O pesquisador considera ser possível que um vírus da família Sars já tenha circulado pela região antes, o que poderia explicar a taxa de mortalidade baixa, não apenas no Japão, mas também na China, Coreia do Sul, Taiwan, Hong Kong e sudeste da Ásia.

Essa tese, no entanto, tem sido vista com certo ceticismo, pois seria difícil manter um vírus como esse restrito à Ásia.

Três lições rapidamente aprendidas

O Japão também descobriu dois padrões significativos bem no começo da pandemia. Mais de um terço das infecções se originaram de lugares muito similares: casas noturnas e karaokês.

A equipe identificou que “respiração forte e proximidade”, incluindo “cantar em salões de karaokê, festas, celebrar em clubes, conversar em bar e frequentar academias” como as atividades de maior risco.

Além disso, a equipe descobriu que a transmissão da infecção se restringiu a um percentual pequeno de pessoas que carregavam o vírus. Um estudo preliminar apontou que cerca de 80% das pessoas com Sars-Cov-2 não infectaram outras pessoas. Já os outros 20% eram altamente infecciosos.

Em vez de dizer “fiquem em casa”, o governo lançou uma campanha nacional avisando a população para evitar:

  • lugares fechados com pouca ventilação
  • lugares lotados com muita gente
  • contato próximo em conversas

Por um tempo, isso funcionou. Mas, em meados de março, as infecções aumentaram em Tóquio e a cidade parecia caminhar para o crescimento exponencial. Nesse momento, o Japão ou teve sorte ou fez algo muito esperto — ainda não sabemos ao certo.

Disciplina oriental

Acredita-se que as medidas foram tomadas no momento certo. No Brasil, por exemplo, há vários problemas de timing nas medidas governamentais. A quarentena começou antes do tempo, desgastando a população, especialmente aquela do interior do país que não via nenhum caso de covid-19, e agora, com a pandemia perto do pico de casos, os governos relaxam o isolamento social por pressão econômica e da própria população que não suporta mais ficar em quarentena.

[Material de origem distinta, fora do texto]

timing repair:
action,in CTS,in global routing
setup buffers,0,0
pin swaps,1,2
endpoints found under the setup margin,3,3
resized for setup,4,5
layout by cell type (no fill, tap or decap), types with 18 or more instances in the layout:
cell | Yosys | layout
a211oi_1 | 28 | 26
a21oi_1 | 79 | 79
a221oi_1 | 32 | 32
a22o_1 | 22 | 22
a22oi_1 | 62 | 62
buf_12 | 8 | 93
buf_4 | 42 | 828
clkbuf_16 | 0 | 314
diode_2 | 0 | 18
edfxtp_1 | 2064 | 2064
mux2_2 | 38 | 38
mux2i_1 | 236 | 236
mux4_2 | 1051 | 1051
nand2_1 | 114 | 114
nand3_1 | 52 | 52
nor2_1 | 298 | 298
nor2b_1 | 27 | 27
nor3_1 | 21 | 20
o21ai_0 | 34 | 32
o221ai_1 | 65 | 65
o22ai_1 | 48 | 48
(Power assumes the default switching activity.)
[src/hw/rtl/brp_pkg.sv]
`default_nettype none
package brp_pkg;

    localparam int VALUE_WIDTH_DEF = 64;
    localparam int FIELD_W         = 64;
    localparam int CFG_W           = 64;
    localparam int FIFO_DEPTH      = 4;
    localparam int FIFO_PTR_W      = $clog2(FIFO_DEPTH);
    localparam int FIFO_CNT_W      = $clog2(FIFO_DEPTH + 1);

    // phase: 0..5 position in the prefix, then parsing, then discarding
    localparam int PREFIX_LEN = 6;
    localparam logic [2:0] PH_PARSE   = 3'd6;
    localparam logic [2:0] PH_DISCARD = 3'd7;

    localparam logic [7:0] PREFIX_TEXT [0:PREFIX_LEN-1] =
        '{8'h62, 8'h79, 8'h74, 8'h65, 8'h73, 8'h3d};   // "bytes="

    typedef enum logic [2:0] {
        PS_INIT  = 3'd0,
        PS_START = 3'd1,
        PS_GAP1  = 3'd2,
        PS_GAP2  = 3'd3,
        PS_STOP  = 3'd4
    } pstate_t;

    typedef enum logic [2:0] {
        ACT_NONE             = 3'd0,
        ACT_PUSH_START       = 3'd1,
        ACT_PUSH_STOP        = 3'd2,
        ACT_OMIT_START       = 3'd3,
        ACT_OMIT_STOP_SUBMIT = 3'd4,
        ACT_SUBMIT           = 3'd5,
        ACT_ABORT            = 3'd6
    } act_t;

    typedef enum logic [2:0] {
        CL_DIGIT  = 3'd0,
        CL_WHITE  = 3'd1,
        CL_COMMA  = 3'd2,
        CL_HYPHEN = 3'd3,
        CL_END    = 3'd4,
        CL_OTHER  = 3'd5
    } class_t;

    typedef enum logic [1:0] {
        STS_OK         = 2'd0,
        STS_BAD_PREFIX = 2'd1,
        STS_BAD_SYNTAX = 2'd2,
        STS_NO_RANGE   = 2'd3
    } status_t;

    typedef enum logic {
        KIND_RANGE  = 1'b0,
        KIND_STATUS = 1'b1
    } kind_t;

    typedef struct packed {
        act_t    act;
        pstate_t nxt;
    } step_t;

    typedef struct packed {
        kind_t              kind;
        logic [FIELD_W-1:0] range_start;
        logic [FIELD_W-1:0] range_stop;
        status_t            status;
        logic               last;
    } result_t;

    // up to two results per header byte: a range, then the status
    typedef struct packed {
        logic [1:0] cnt;
        result_t    r0;
        result_t    r1;
    } push_t;

    function automatic class_t classify(input logic [7:0] c);
        class_t cl;
        if (c inside {[8'h30:8'h39]}) begin
            cl = CL_DIGIT;
        end else if (c inside {8'h20, 8'h09, 8'h0a, 8'h0b, 8'h0c, 8'h0d}) begin
            cl = CL_WHITE;
        end else if (c == 8'h2c) begin
            cl = CL_COMMA;
        end else if (c == 8'h2d) begin
            cl = CL_HYPHEN;
        end else if (c == 8'h00) begin
            cl = CL_END;
        end else begin
            cl = CL_OTHER;
        end
        return cl;
    endfunction

    function automatic step_t step_lookup(input pstate_t st, input class_t cl);
        step_t s;
        s = '{act: ACT_ABORT, nxt: PS_INIT};
        case (st)
            PS_INIT: begin
                case (cl)
                    CL_DIGIT:  s = '{act: ACT_PUSH_START, nxt: PS_START};
                    CL_WHITE:  s = '{act: ACT_NONE, nxt: PS_INIT};
                    CL_COMMA:  s = '{act: ACT_NONE, nxt: PS_INIT};
                    CL_HYPHEN: s = '{act: ACT_OMIT_START, nxt: PS_GAP2};
                    CL_END:    s = '{act: ACT_NONE, nxt: PS_INIT};
                    default:   s = '{act: ACT_ABORT, nxt: PS_INIT};
                endcase
            end
            PS_START: begin
                case (cl)
                    CL_DIGIT:  s = '{act: ACT_PUSH_START, nxt: PS_START};
                    CL_WHITE:  s = '{act: ACT_NONE, nxt: PS_GAP1};
                    CL_HYPHEN: s = '{act: ACT_NONE, nxt: PS_GAP2};
                    default:   s = '{act: ACT_ABORT, nxt: PS_INIT};
                endcase
            end
            PS_GAP1: begin
                case (cl)
                    CL_WHITE:  s = '{act: ACT_NONE, nxt: PS_GAP1};
                    CL_HYPHEN: s = '{act: ACT_NONE, nxt: PS_GAP2};
                    default:   s = '{act: ACT_ABORT, nxt: PS_INIT};
                endcase
            end
            PS_GAP2: begin
                case (cl)
                    CL_DIGIT:  s = '{act: ACT_PUSH_STOP, nxt: PS_STOP};
                    CL_WHITE:  s = '{act: ACT_NONE, nxt: PS_GAP2};
                    CL_COMMA:  s = '{act: ACT_OMIT_STOP_SUBMIT, nxt: PS_INIT};
                    CL_END:    s = '{act: ACT_OMIT_STOP_SUBMIT, nxt: PS_INIT};
                    default:   s = '{act: ACT_ABORT, nxt: PS_INIT};
                endcase
            end
            PS_STOP: begin
                case (cl)
                    CL_DIGIT:  s = '{act: ACT_PUSH_STOP, nxt: PS_STOP};
                    CL_WHITE:  s = '{act: ACT_SUBMIT, nxt: PS_INIT};
                    CL_COMMA:  s = '{act: ACT_SUBMIT, nxt: PS_INIT};
                    CL_END:    s = '{act: ACT_SUBMIT, nxt: PS_INIT};
                    default:   s = '{act: ACT_ABORT, nxt: PS_INIT};
                endcase
            end
            default: s = '{act: ACT_ABORT, nxt: PS_INIT};
        endcase
        return s;
    endfunction

endpackage
`default_nettype wire

[src/hw/rtl/brp_parser.sv]
`default_nettype none
module brp_parser
    import brp_pkg::*;
#(
    parameter int VALUE_WIDTH = VALUE_WIDTH_DEF
) (
    input  wire logic             aclk,
    input  wire logic             aresetn,
    input  wire logic             cfg_wr_en,
    input  wire logic [CFG_W-1:0] cfg_wr_data,
    input  wire logic             in_valid,
    input  wire logic [7:0]       in_byte,
    output logic                  in_ready,
    input  wire logic             room,
    output push_t                 push
);

    localparam logic [VALUE_WIDTH-1:0] ONES = '1;

    logic [VALUE_WIDTH-1:0] fsize_reg;
    logic                   byte_valid_reg, byte_valid_next;
    logic [7:0]             byte_reg, byte_next;

    logic [2:0]             phase_reg, phase_next;
    pstate_t                pstate_reg, pstate_next;
    status_t                err_reg, err_next;
    logic [VALUE_WIDTH-1:0] start_reg, start_next;
    logic [VALUE_WIDTH-1:0] stop_reg, stop_next;
    logic                   any_valid_reg, any_valid_next;

    logic                   fire;
    logic                   is_end;
    logic                   in_prefix;
    logic [7:0]             lc;
    class_t                 cls;
    step_t                  ent;
    logic [VALUE_WIDTH-1:0] digit;
    logic [VALUE_WIDTH-1:0] start_acc;
    logic [VALUE_WIDTH-1:0] stop_acc;
    logic                   submit;
    logic [VALUE_WIDTH-1:0] a_val, b_val;
    logic                   res_ok;
    logic [VALUE_WIDTH-1:0] res_s, res_e;
    logic [VALUE_WIDTH-1:0] fs_m1;
    result_t                rng_res, sts_res;

    assign fire     = byte_valid_reg && room;
    assign in_ready = !byte_valid_reg || room;

    always_comb begin
        byte_valid_next = byte_valid_reg;
        byte_next       = byte_reg;
        if (in_ready) begin
            byte_valid_next = in_valid;
            byte_next       = in_byte;
        end
    end

    // decode of the held byte
    always_comb begin
        is_end    = (byte_reg == 8'h00);
        in_prefix = (phase_reg < PH_PARSE);
        lc        = (byte_reg inside {[8'h41:8'h5a]}) ? (byte_reg + 8'h20) : byte_reg;
        cls       = classify(byte_reg);
        ent       = step_lookup(pstate_reg, cls);
        digit     = VALUE_WIDTH'(byte_reg[3:0]);
        // times ten as two shifts and an add, modulo 2^VALUE_WIDTH
        start_acc = (start_reg << 3) + (start_reg << 1) + digit;
        stop_acc  = (stop_reg << 3) + (stop_reg << 1) + digit;
        submit    = (ent.act == ACT_SUBMIT) || (ent.act == ACT_OMIT_STOP_SUBMIT);
        a_val     = start_reg;
        b_val     = (ent.act == ACT_OMIT_STOP_SUBMIT) ? ONES : stop_reg;
    end

    // range resolution, all compares side by side
    always_comb begin
        fs_m1  = fsize_reg - VALUE_WIDTH'(1);
        res_ok = 1'b0;
        res_s  = a_val;
        res_e  = fs_m1;
        if (fsize_reg != '0) begin
            if (a_val == ONES) begin
                // suffix range
                res_ok = (b_val != ONES) && (b_val != '0);
                res_s  = (b_val > fsize_reg) ? '0 : (fsize_reg - b_val);
                res_e  = fs_m1;
            end else if (b_val == ONES) begin
                res_ok = (a_val < fsize_reg);
                res_e  = fs_m1;
            end else begin
                res_ok = (a_val <= b_val) && (a_val < fsize_reg);
                res_e  = (b_val >= fsize_reg) ? fs_m1 : b_val;
            end
        end
    end

    // next state
    always_comb begin
        phase_next     = phase_reg;
        pstate_next    = pstate_reg;
        err_next       = err_reg;
        start_next     = start_reg;
        stop_next      = stop_reg;
        any_valid_next = any_valid_reg;
        if (fire) begin
            if (in_prefix) begin
                if (is_end) begin
                    phase_next = '0;
                end else if (lc == PREFIX_TEXT[phase_reg]) begin
                    phase_next = phase_reg + 3'd1;
                end else begin
                    phase_next = PH_DISCARD;
                    err_next   = STS_BAD_PREFIX;
                end
            end else if (phase_reg == PH_DISCARD) begin
                if (is_end) begin
                    phase_next = '0;
                end
            end else begin
                case (ent.act)
                    ACT_PUSH_START: start_next = start_acc;
                    ACT_PUSH_STOP:  stop_next  = stop_acc;
                    ACT_OMIT_START: start_next = ONES;
                    default: ;
                endcase
                if (ent.act == ACT_ABORT) begin
                    if (is_end) begin
                        phase_next = '0;
                    end else begin
                        phase_next = PH_DISCARD;
                        err_next   = STS_BAD_SYNTAX;
                    end
                end else begin
                    if (submit) begin
                        start_next = '0;
                        stop_next  = '0;
                        if (res_ok) begin
                            any_valid_next = 1'b1;
                        end
                    end
                    if (is_end) begin
                        phase_next = '0;
                    end else begin
                        pstate_next = ent.nxt;
                    end
                end
            end
            // end byte always starts a fresh header
            if (is_end) begin
                pstate_next    = PS_INIT;
                start_next     = '0;
                stop_next      = '0;
                any_valid_next = 1'b0;
            end
        end
    end

    // results
    always_comb begin
        rng_res             = '0;
        rng_res.kind        = KIND_RANGE;
        rng_res.range_start = FIELD_W'(res_s);
        rng_res.range_stop  = FIELD_W'(res_e);
        rng_res.status      = STS_OK;
        sts_res             = '0;
        sts_res.kind        = KIND_STATUS;
        sts_res.last        = 1'b1;
        sts_res.status      = STS_OK;
        push                = '0;
        if (fire && is_end) begin
            if (in_prefix) begin
                sts_res.status = STS_BAD_PREFIX;
            end else if (phase_reg == PH_DISCARD) begin
                sts_res.status = err_reg;
            end else if (ent.act == ACT_ABORT) begin
                sts_res.status = STS_BAD_SYNTAX;
            end else if (!(any_valid_reg || (submit && res_ok))) begin
                sts_res.status = STS_NO_RANGE;
            end
        end
        if (fire) begin
            if (!in_prefix && phase_reg != PH_DISCARD && submit && res_ok) begin
                rng_res.last = !is_end;
                push.r0      = rng_res;
                push.cnt     = 2'd1;
                if (is_end) begin
                    push.r1  = sts_res;
                    push.cnt = 2'd2;
                end
            end else if (is_end) begin
                push.r0  = sts_res;
                push.cnt = 2'd1;
            end
        end
    end

    always_ff @(posedge aclk) begin
        if (!aresetn) begin
            fsize_reg      <= '0;
            byte_valid_reg <= 1'b0;
            phase_reg      <= '0;
            pstate_reg     <= PS_INIT;
            err_reg        <= STS_OK;
            start_reg      <= '0;
            stop_reg       <= '0;
            any_valid_reg  <= 1'b0;
        end else begin
            if (cfg_wr_en) begin
                fsize_reg <= cfg_wr_data[VALUE_WIDTH-1:0];
            end
            byte_valid_reg <= byte_valid_next;
            phase_reg      <= phase_next;
            pstate_reg     <= pstate_next;
            err_reg        <= err_next;
            start_reg      <= start_next;
            stop_reg       <= stop_next;
            any_valid_reg  <= any_valid_next;
        end
    end

    always_ff @(posedge aclk) begin
        byte_reg <= byte_next;
    end

endmodule
`default_nettype wire

[src/hw/rtl/brp_result_fifo.sv]
`default_nettype none
module brp_result_fifo
    import brp_pkg::*;
(
    input  wire logic  aclk,
    input  wire logic  aresetn,
    input  wire push_t push,
    output logic       room,
    output logic       out_valid,
    input  wire logic  out_ready,
    output result_t    out_res
);

    result_t               mem [0:FIFO_DEPTH-1];
    logic [FIFO_PTR_W-1:0] wr_ptr_reg, wr_ptr_next;
    logic [FIFO_PTR_W-1:0] rd_ptr_reg, rd_ptr_next;
    logic [FIFO_CNT_W-1:0] count_reg, count_next;
    logic                  pop;
    logic [FIFO_PTR_W-1:0] wr_ptr_p1;

    assign out_valid = (count_reg != '0);
    assign out_res   = mem[rd_ptr_reg];
    assign pop       = out_valid && out_ready;
    // room for a worst-case beat pair, judged before this cycle's pop
    assign room      = (count_reg <= FIFO_CNT_W'(FIFO_DEPTH - 2));
    assign wr_ptr_p1 = wr_ptr_reg + FIFO_PTR_W'(1);

    always_comb begin
        wr_ptr_next = wr_ptr_reg + FIFO_PTR_W'(push.cnt);
        rd_ptr_next = pop ? (rd_ptr_reg + FIFO_PTR_W'(1)) : rd_ptr_reg;
        count_next  = count_reg + FIFO_CNT_W'(push.cnt) - FIFO_CNT_W'(pop);
    end

    always_ff @(posedge aclk) begin
        if (!aresetn) begin
            wr_ptr_reg <= '0;
            rd_ptr_reg <= '0;
            count_reg  <= '0;
        end else begin
            wr_ptr_reg <= wr_ptr_next;
            rd_ptr_reg <= rd_ptr_next;
            count_reg  <= count_next;
        end
    end

    always_ff @(posedge aclk) begin
        if (push.cnt != 2'd0) begin
            mem[wr_ptr_reg] <= push.r0;
        end
        if (push.cnt == 2'd2) begin
            mem[wr_ptr_p1] <= push.r1;
        end
    end

endmodule
`default_nettype wire

[src/hw/rtl/http_byte_range_parser.sv]
// path: a header byte is registered, then its results are written into the result queue
// throughput: one header byte per cycle while the queue has room; a byte that closes
//   a range and ends the header yields two result beats, which the four-entry queue absorbs
// reset: aresetn low at a rising edge clears file_size to 0, the prefix/parse state
//   and the result queue
`default_nettype none
module http_byte_range_parser
    import brp_pkg::*;
#(
    parameter int VALUE_WIDTH = VALUE_WIDTH_DEF
) (
    input  wire logic             aclk,
    input  wire logic             aresetn,
    input  wire logic             cfg_wr_en,
    input  wire logic [CFG_W-1:0] cfg_wr_data,   // file_size
    input  wire logic             s_tvalid,
    output logic                  s_tready,
    input  wire logic [7:0]       s_tdata,       // header_byte
    output logic                  m_tvalid,
    input  wire logic             m_tready,
    output logic [135:0]          m_tdata,       // range_start, range_stop, status, zero pad
    output logic                  m_tuser,       // kind
    output logic                  m_tlast
);

    push_t   push;
    logic    room;
    result_t res;

    brp_parser #(
        .VALUE_WIDTH(VALUE_WIDTH)
    ) u_parser (
        .aclk       (aclk),
        .aresetn    (aresetn),
        .cfg_wr_en  (cfg_wr_en),
        .cfg_wr_data(cfg_wr_data),
        .in_valid   (s_tvalid),
        .in_byte    (s_tdata),
        .in_ready   (s_tready),
        .room       (room),
        .push       (push)
    );

    brp_result_fifo u_fifo (
        .aclk     (aclk),
        .aresetn  (aresetn),
        .push     (push),
        .room     (room),
        .out_valid(m_tvalid),
        .out_ready(m_tready),
        .out_res  (res)
    );

    assign m_tdata = {6'd0, res.status, res.range_stop, res.range_start};
    assign m_tuser = res.kind;
    assign m_tlast = res.last;

endmodule
`default_nettype wire
`src/rtl/assert_macros.svh`:
```
// Assertion macros used by the keyboard matrix emulator RTL (kme_matrix).
`ifndef ASSERT_MACROS_SVH
`define ASSERT_MACROS_SVH
`ifndef SYNTHESIS
`define ASSERT_PROP(lbl, clk, rst_n, prop, msg) \
    lbl: assert property (@(posedge clk) disable iff (!rst_n) (prop)) else $error(msg);
`define ASSERT_NEVER(lbl, clk, rst_n, expr, msg) \
    lbl: assert property (@(posedge clk) disable iff (!rst_n) !(expr)) else $error(msg);
`else
`define ASSERT_PROP(lbl, clk, rst_n, prop, msg)
`define ASSERT_NEVER(lbl, clk, rst_n, expr, msg)
`endif
`endif

```
`src/rtl/kme_pkg.sv`:
```
// Types, constants and key map table for the keyboard matrix emulator.
`default_nettype none
package kme_pkg;

    localparam int COLUMN_COUNT = 8;
    localparam int MAP_ENTRIES  = 128;
    localparam int COL_IDX_W    = $clog2(COLUMN_COUNT);
    localparam int CODE_W       = $clog2(MAP_ENTRIES);
    localparam int ROW_W        = 8;
    localparam int MAP_COL_W    = 4;
    localparam int MAP_ENTRY_W  = MAP_COL_W + 1 + ROW_W;

    localparam logic [ROW_W-1:0]     SHIFT_ROW_BIT = 8'h10;
    localparam logic [COL_IDX_W-1:0] SHIFT_COLUMN  = COL_IDX_W'(COLUMN_COUNT - 1);
    localparam logic [ROW_W-1:0]     ALL_ROWS      = 8'hff;

    typedef enum logic [1:0] {
        ACT_PRESS   = 2'd0,
        ACT_RELEASE = 2'd1,
        ACT_READ    = 2'd2,
        ACT_NONE    = 2'd3
    } action_t;

    typedef struct packed {
        logic              valid;
        action_t           action;
        logic [CODE_W-1:0] key_code;
        logic [ROW_W-1:0]  row_select;
    } kme_item_t;

    typedef struct packed {
        logic [MAP_COL_W-1:0] column;
        logic                 shifted;
        logic [ROW_W-1:0]     rows;
    } map_entry_t;

    typedef logic [COLUMN_COUNT-1:0][ROW_W-1:0] matrix_t;

    function automatic logic [MAP_ENTRY_W-1:0] mk(input int c, input int m);
        mk = {MAP_COL_W'(c), 1'b0, ROW_W'(m)};
    endfunction

    function automatic logic [MAP_ENTRY_W-1:0] mks(input int c, input int m);
        mks = {MAP_COL_W'(c), 1'b1, ROW_W'(m)};
    endfunction

    localparam logic [MAP_ENTRY_W-1:0] Z = '0;

    localparam logic [MAP_ENTRY_W-1:0] KEY_MAP [0:MAP_ENTRIES-1] = '{
        Z, Z, Z, Z, Z, Z, Z, Z,
        mk(1,2), mk(8,4), Z, Z, Z, mk(1,8), Z, Z,
        Z, Z, Z, Z, Z, Z, Z, Z,
        Z, Z, Z, mk(1,2), Z, Z, Z, Z,
        mk(7,16), mks(8,4), mks(8,1), mks(7,1), mks(6,4), mks(6,1), mks(5,1), mks(4,4),
        mks(4,1), mks(3,1), mks(1,4), mks(1,1), mk(2,32), mk(2,1), mk(1,32), mk(2,2),
        mk(2,4), mk(8,4), mk(8,1), mk(7,1), mk(6,4), mk(6,1), mk(5,1), mk(4,4),
        mk(4,1), mk(3,1), mk(1,4), mk(1,16), mks(2,32), mk(1,1), mks(1,32), mks(2,4),
        mks(1,16), mks(7,32), mks(4,32), mks(5,16), mks(6,16), mks(7,2), mks(5,32), mks(5,4),
        mks(4,16), mks(4,2), mks(3,32), mks(3,4), mks(2,16), mks(3,8), mks(3,16), mks(3,2),
        mks(2,8), mks(8,8), mks(6,8), mks(7,4), mks(6,2), mks(4,8), mks(5,8), mks(8,2),
        mks(6,32), mks(5,2), mks(7,8), Z, Z, Z, Z, Z,
        mk(1,2), mk(7,32), mk(4,32), mk(5,16), mk(6,16), mk(7,2), mk(5,32), mk(5,4),
        mk(4,16), mk(4,2), mk(3,32), mk(3,4), mk(2,16), mk(3,8), mk(3,16), mk(3,2),
        mk(2,8), mk(8,8), mk(6,8), mk(7,4), mk(6,2), mk(4,8), mk(5,8), mk(8,2),
        mk(6,32), mk(5,2), mk(7,8), Z, Z, Z, Z, mk(1,2)
    };

endpackage
`default_nettype wire

```
`src/rtl/kme_input_stage.sv`:
```
// Input register capturing one command transaction per cycle while accept is high.
`default_nettype none
module kme_input_stage
    import kme_pkg::*;
(
    input  wire logic              clk,
    input  wire logic              rst_n,
    input  wire logic              start,
    input  wire logic              accept,
    input  wire logic [1:0]        action,
    input  wire logic [CODE_W-1:0] key_code,
    input  wire logic [ROW_W-1:0]  row_select,
    output kme_item_t              item
);

    logic              valid_reg;
    action_t           action_reg;
    logic [CODE_W-1:0] key_code_reg;
    logic [ROW_W-1:0]  row_select_reg;

    always_ff @(posedge clk or negedge rst_n)
    begin
        if (!rst_n)
        begin
            valid_reg <= 1'b0;
        end
        else
        begin
            valid_reg <= start && accept;
        end
    end

    always_ff @(posedge clk)
    begin
        if (start && accept)
        begin
            action_reg     <= action_t'(action);
            key_code_reg   <= key_code;
            row_select_reg <= row_select;
        end
    end

    assign item = '{valid: valid_reg, action: action_reg,
                    key_code: key_code_reg, row_select: row_select_reg};

endmodule
`default_nettype wire

```
`src/rtl/kme_matrix.sv`:
```
// Key matrix state, key event update, port read select and result register.
`default_nettype none
`include "assert_macros.svh"
module kme_matrix
    import kme_pkg::*;
(
    input  wire logic              clk,
    input  wire logic              rst_n,
    input  kme_item_t              item,
    output logic                   done,
    output logic [ROW_W-1:0]       read_data,
    output logic [CODE_W-1:0]      echoed_key
);

    matrix_t           columns_reg;
    matrix_t           columns_next;
    logic              any_key_reg;
    logic              any_key_next;
    logic              done_reg;
    logic [ROW_W-1:0]  read_data_reg;
    logic [ROW_W-1:0]  read_data_next;
    logic [CODE_W-1:0] echoed_key_reg;
    logic [CODE_W-1:0] echoed_key_next;

    map_entry_t           entry;
    logic                 mapped;
    logic [COL_IDX_W-1:0] col_idx;
    logic [ROW_W-1:0]     active;
    logic [ROW_W-1:0]     sel_data;

    assign entry   = map_entry_t'(KEY_MAP[item.key_code]);
    assign mapped  = (entry.column != '0) &&
                     (entry.column <= MAP_COL_W'(COLUMN_COUNT));
    assign col_idx = COL_IDX_W'(entry.column - MAP_COL_W'(1));
    assign active  = ~item.row_select;

    always_comb
    begin
        sel_data = ALL_ROWS;
        for (int b = 0; b < COLUMN_COUNT; b++)
        begin
            if (active[b])
            begin
                sel_data = ~columns_reg[b];
            end
        end
    end

    always_comb
    begin
        columns_next    = columns_reg;
        read_data_next  = '0;
        echoed_key_next = '0;
        if (item.valid)
        begin
            case (item.action)
                ACT_PRESS:
                begin
                    if (mapped)
                    begin
                        for (int i = 0; i < COLUMN_COUNT; i++)
                        begin
                            if (col_idx == COL_IDX_W'(i))
                            begin
                                columns_next[i] = columns_next[i] | entry.rows;
                            end
                        end
                        if (entry.shifted)
                        begin
                            columns_next[SHIFT_COLUMN] =
                                columns_next[SHIFT_COLUMN] | SHIFT_ROW_BIT;
                        end
                        echoed_key_next = item.key_code;
                    end
                end
                ACT_RELEASE:
                begin
                    if (mapped)
                    begin
                        for (int i = 0; i < COLUMN_COUNT; i++)
                        begin
                            if (col_idx == COL_IDX_W'(i))
                            begin
                                columns_next[i] = columns_next[i] & ~entry.rows;
                            end
                        end
                        if (entry.shifted)
                        begin
                            columns_next[SHIFT_COLUMN] =
                                columns_next[SHIFT_COLUMN] & ~SHIFT_ROW_BIT;
                        end
                    end
                end
                ACT_READ:
                begin
                    if (active == ALL_ROWS && any_key_reg)
                    begin
                        read_data_next = '0;
                    end
                    else
                    begin
                        read_data_next = sel_data;
                    end
                end
                default:
                begin
                    read_data_next = '0;
                end
            endcase
        end
    end

    assign any_key_next = |columns_next;

    always_ff @(posedge clk or negedge rst_n)
    begin
        if (!rst_n)
        begin
            columns_reg    <= '0;
            any_key_reg    <= 1'b0;
            done_reg       <= 1'b0;
            read_data_reg  <= '0;
            echoed_key_reg <= '0;
        end
        else
        begin
            columns_reg <= columns_next;
            any_key_reg <= any_key_next;
            done_reg    <= item.valid;
            if (item.valid)
            begin
                read_data_reg  <= read_data_next;
                echoed_key_reg <= echoed_key_next;
            end
        end
    end

    assign done       = done_reg;
    assign read_data  = read_data_reg;
    assign echoed_key = echoed_key_reg;

    `ASSERT_PROP(a_done_follows, clk, rst_n, item.valid |=> done_reg, "result strobe missing")
    `ASSERT_PROP(a_no_spurious, clk, rst_n, !item.valid |=> !done_reg, "unexpected strobe")
    `ASSERT_PROP(a_any_key, clk, rst_n, any_key_reg == (|columns_reg), "any-key flag out of step")
    `ASSERT_NEVER(a_one_kind, clk, rst_n, (read_data_reg != '0) && (echoed_key_reg != '0),
        "result carries both read data and echoed key")
    `ASSERT_PROP(a_hold, clk, rst_n,
        !(item.valid && (item.action == ACT_PRESS || item.action == ACT_RELEASE))
        |=> $stable(columns_reg), "matrix changed without a key event")

endmodule
`default_nettype wire

```
`src/rtl/keyboard_matrix_emulator_unit.sv`:
```
// Top level of the keyboard matrix emulator.
// An accepted transaction goes through the input register and the result register (done high).
// Throughput: one transaction per cycle; busy is tied low.
// The receiver cannot stall: each result shows for exactly one cycle.
// Reset (rst_n, async, active low) clears all column bits, the any-key flag and the strobe.
`default_nettype none
module keyboard_matrix_emulator_unit
    import kme_pkg::*;
(
    input  wire logic              clk,
    input  wire logic              rst_n,
    input  wire logic              start,
    output logic                   busy,
    input  wire logic [1:0]        action,
    input  wire logic [CODE_W-1:0] key_code,
    input  wire logic [ROW_W-1:0]  row_select,
    output logic                   done,
    output logic [ROW_W-1:0]       read_data,
    output logic [CODE_W-1:0]      echoed_key
);

    kme_item_t item;

    assign busy = 1'b0;

    kme_input_stage u_input_stage (
        .clk        (clk),
        .rst_n      (rst_n),
        .start      (start),
        .accept     (!busy),
        .action     (action),
        .key_code   (key_code),
        .row_select (row_select),
        .item       (item)
    );

    kme_matrix u_matrix (
        .clk        (clk),
        .rst_n      (rst_n),
        .item       (item),
        .done       (done),
        .read_data  (read_data),
        .echoed_key (echoed_key)
    );

endmodule
`default_nettype wire

```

O primeiro-ministro, Shinzo Abe, decretou um estado de emergência não obrigatório em 7 de abril, pedindo às pessoas que ficassem em casa “se possível”. Isto não podia ser adiado ou teria levado a uma explosão de casos, avaliam os cientistas.

Sobre as lições a serem aprendidas pelo modelo japonês, um elemento claramente definidor dos resultados é a disciplina e colaboração da população em relação aos pedidos do governo. Mesmo sem medidas draconianas, as pessoas ficaram numa quarentena mais rigorosa do que aquelas que se observam no Brasil.

O governo pediu para as pessoas se cuidarem, evitarem lugares lotados, usar máscaras e lavar as mãos, e, de maneira geral e ampla, foi exatamente isso que a maioria das pessoas fez.